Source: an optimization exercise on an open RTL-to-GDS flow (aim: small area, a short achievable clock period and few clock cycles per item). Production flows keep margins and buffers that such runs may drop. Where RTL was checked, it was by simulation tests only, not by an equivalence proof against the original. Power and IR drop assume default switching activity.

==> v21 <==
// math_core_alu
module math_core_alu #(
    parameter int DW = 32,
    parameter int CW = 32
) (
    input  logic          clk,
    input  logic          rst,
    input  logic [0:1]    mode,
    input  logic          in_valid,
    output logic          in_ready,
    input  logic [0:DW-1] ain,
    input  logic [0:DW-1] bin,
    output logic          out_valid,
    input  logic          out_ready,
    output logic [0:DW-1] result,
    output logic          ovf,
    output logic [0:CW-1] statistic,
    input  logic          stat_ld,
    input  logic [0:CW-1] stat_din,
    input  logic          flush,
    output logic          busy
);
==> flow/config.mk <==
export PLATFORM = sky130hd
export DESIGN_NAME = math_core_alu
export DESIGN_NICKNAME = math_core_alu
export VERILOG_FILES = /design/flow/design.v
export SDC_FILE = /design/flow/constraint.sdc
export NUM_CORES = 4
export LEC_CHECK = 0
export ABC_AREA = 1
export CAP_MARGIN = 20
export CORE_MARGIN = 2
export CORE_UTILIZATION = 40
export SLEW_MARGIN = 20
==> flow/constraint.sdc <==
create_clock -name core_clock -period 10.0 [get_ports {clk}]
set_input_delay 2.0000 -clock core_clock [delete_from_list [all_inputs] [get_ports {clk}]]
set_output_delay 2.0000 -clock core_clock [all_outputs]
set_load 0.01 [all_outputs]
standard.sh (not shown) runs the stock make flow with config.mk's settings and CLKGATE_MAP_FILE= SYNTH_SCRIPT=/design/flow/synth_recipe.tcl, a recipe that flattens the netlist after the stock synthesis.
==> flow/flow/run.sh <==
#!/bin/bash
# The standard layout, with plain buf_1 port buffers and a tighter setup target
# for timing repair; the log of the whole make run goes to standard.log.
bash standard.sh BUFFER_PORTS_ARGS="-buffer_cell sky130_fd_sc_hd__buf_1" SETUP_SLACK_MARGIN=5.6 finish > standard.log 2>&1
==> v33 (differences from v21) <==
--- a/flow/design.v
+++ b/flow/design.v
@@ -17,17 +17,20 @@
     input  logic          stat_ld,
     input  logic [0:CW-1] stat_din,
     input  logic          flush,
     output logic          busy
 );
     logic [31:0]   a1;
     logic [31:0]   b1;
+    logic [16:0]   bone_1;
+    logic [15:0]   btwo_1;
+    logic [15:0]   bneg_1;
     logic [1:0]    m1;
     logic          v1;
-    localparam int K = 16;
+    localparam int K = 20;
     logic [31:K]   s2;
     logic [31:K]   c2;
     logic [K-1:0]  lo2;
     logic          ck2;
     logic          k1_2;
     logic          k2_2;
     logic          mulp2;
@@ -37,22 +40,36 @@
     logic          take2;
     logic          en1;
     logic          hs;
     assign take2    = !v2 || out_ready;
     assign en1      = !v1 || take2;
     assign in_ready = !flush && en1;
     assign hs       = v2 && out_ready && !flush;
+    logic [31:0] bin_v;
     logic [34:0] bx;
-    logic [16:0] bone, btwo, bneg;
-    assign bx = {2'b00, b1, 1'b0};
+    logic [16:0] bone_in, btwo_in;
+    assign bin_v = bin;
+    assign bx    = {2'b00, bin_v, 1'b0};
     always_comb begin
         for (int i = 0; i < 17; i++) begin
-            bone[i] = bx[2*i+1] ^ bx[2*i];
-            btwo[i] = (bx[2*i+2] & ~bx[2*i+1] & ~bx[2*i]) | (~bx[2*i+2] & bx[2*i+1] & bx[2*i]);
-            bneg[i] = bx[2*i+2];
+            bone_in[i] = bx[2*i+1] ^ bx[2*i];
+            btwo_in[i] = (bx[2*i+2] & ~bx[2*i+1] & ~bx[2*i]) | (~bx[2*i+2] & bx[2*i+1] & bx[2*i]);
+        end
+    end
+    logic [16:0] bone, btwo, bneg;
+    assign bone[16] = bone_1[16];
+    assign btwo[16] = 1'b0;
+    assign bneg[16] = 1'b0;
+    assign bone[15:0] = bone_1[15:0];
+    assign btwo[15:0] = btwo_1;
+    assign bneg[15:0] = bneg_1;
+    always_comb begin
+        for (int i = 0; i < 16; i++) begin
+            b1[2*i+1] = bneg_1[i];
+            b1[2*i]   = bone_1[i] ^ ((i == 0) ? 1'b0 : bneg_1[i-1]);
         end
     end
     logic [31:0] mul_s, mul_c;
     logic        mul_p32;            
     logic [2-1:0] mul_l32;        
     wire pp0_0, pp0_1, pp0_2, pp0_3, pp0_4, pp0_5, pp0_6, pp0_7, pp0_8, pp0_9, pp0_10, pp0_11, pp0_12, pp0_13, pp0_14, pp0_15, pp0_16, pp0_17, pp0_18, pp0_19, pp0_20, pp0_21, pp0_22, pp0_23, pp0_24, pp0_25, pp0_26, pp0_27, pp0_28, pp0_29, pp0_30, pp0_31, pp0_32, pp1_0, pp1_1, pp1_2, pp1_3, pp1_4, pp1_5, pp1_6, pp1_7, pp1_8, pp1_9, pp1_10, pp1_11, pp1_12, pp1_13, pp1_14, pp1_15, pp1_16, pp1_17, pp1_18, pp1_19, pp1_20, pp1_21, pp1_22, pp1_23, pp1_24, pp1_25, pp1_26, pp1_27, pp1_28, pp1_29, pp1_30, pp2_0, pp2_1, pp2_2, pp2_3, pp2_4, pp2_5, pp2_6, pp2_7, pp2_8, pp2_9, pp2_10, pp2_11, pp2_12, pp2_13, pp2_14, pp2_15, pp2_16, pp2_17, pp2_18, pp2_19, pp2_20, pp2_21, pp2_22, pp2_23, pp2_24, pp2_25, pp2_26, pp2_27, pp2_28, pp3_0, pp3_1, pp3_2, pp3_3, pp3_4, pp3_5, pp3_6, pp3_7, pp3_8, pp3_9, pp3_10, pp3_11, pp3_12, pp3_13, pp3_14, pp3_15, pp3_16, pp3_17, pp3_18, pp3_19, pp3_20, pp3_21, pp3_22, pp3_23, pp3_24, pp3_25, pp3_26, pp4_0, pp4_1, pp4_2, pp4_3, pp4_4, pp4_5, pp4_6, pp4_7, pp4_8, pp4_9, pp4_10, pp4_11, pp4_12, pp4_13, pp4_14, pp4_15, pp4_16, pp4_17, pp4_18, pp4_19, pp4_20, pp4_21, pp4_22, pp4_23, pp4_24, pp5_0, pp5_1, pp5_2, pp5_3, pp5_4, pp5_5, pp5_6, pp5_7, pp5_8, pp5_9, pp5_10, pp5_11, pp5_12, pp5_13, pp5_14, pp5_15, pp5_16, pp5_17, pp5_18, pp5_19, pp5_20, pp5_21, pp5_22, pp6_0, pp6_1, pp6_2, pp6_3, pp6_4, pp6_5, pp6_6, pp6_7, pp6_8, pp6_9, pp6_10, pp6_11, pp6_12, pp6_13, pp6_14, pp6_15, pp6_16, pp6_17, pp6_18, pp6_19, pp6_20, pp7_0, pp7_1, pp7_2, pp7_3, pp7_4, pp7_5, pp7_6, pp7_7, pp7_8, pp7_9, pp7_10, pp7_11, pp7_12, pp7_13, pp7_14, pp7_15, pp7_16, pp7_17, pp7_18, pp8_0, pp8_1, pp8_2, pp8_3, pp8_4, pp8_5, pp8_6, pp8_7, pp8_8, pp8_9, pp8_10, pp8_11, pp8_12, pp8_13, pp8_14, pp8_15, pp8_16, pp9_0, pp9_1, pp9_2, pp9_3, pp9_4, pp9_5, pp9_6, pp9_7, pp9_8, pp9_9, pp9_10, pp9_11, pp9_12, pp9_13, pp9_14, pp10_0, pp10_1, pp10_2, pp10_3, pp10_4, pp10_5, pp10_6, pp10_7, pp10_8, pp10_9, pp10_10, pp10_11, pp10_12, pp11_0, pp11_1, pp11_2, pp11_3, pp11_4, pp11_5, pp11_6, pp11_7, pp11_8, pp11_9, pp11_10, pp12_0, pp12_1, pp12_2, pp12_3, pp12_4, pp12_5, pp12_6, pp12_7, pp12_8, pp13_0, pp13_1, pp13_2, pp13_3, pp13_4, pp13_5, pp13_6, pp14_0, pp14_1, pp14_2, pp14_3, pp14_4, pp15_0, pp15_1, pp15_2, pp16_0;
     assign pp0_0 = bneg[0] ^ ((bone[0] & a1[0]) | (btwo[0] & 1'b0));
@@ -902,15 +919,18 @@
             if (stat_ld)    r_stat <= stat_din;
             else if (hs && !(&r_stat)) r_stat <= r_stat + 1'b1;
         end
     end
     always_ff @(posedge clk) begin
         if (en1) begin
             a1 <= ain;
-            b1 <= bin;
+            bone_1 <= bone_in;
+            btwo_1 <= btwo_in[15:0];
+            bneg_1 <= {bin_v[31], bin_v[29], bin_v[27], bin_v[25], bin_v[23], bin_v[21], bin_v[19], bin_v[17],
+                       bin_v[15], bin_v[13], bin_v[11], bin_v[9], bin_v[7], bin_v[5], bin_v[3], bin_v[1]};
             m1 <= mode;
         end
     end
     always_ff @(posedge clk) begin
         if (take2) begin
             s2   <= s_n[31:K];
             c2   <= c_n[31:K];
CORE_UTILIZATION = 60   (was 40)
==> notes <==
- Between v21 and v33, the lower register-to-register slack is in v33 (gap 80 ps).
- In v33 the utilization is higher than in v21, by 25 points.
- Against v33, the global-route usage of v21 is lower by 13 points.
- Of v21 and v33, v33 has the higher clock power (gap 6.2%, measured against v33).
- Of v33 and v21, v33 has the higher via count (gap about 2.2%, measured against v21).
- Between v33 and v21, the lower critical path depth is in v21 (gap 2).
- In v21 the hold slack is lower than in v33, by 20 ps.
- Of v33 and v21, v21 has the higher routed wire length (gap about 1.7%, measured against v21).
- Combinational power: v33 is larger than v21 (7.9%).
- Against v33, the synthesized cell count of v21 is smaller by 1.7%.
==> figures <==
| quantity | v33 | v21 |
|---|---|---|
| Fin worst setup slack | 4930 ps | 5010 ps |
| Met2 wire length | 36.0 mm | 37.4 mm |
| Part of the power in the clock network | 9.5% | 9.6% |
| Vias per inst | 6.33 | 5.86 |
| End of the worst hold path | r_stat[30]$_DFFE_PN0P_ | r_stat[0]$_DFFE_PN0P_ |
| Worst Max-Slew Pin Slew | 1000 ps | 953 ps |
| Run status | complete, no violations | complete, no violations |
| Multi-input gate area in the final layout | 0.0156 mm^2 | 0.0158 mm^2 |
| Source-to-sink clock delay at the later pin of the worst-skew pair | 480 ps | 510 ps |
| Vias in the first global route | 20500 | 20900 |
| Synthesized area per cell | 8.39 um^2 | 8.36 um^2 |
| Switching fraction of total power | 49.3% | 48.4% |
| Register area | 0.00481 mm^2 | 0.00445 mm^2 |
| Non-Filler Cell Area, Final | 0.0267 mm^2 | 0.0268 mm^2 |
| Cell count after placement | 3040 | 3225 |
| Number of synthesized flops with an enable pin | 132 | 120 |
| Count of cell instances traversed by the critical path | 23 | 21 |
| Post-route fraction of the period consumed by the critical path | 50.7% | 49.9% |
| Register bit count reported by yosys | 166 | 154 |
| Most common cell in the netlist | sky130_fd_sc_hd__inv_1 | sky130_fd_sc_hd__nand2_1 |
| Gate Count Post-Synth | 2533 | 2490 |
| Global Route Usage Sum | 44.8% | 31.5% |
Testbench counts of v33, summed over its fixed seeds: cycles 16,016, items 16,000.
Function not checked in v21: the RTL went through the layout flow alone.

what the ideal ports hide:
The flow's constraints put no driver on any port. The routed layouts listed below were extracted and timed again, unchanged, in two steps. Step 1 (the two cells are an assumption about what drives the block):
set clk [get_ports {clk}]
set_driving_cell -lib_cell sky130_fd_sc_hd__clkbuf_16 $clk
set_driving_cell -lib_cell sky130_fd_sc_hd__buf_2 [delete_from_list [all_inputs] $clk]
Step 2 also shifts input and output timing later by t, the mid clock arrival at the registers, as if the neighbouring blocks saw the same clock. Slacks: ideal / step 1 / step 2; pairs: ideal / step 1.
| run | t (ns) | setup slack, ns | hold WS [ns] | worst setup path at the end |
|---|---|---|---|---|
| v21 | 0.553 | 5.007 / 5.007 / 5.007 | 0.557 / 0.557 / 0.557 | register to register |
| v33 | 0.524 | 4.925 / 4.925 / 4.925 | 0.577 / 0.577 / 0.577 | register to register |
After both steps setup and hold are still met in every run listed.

□ □ □ □ □

Prompt:
As listed above, the lines from the line with "if (take2) begin" to the line with "6.33 | 5.86 |" are to be echoed exactly, with both ends included and nothing added.

Answer space:
         if (take2) begin
             s2   <= s_n[31:K];
             c2   <= c_n[31:K];
CORE_UTILIZATION = 60   (was 40)
==> notes <==
- Between v21 and v33, the lower register-to-register slack is in v33 (gap 80 ps).
- In v33 the utilization is higher than in v21, by 25 points.
- Against v33, the global-route usage of v21 is lower by 13 points.
- Of v21 and v33, v33 has the higher clock power (gap 6.2%, measured against v33).
- Of v33 and v21, v33 has the higher via count (gap about 2.2%, measured against v21).
- Between v33 and v21, the lower critical path depth is in v21 (gap 2).
- In v21 the hold slack is lower than in v33, by 20 ps.
- Of v33 and v21, v21 has the higher routed wire length (gap about 1.7%, measured against v21).
- Combinational power: v33 is larger than v21 (7.9%).
- Against v33, the synthesized cell count of v21 is smaller by 1.7%.
==> figures <==
| quantity | v33 | v21 |
|---|---|---|
| Fin worst setup slack | 4930 ps | 5010 ps |
| Met2 wire length | 36.0 mm | 37.4 mm |
| Part of the power in the clock network | 9.5% | 9.6% |
| Vias per inst | 6.33 | 5.86 |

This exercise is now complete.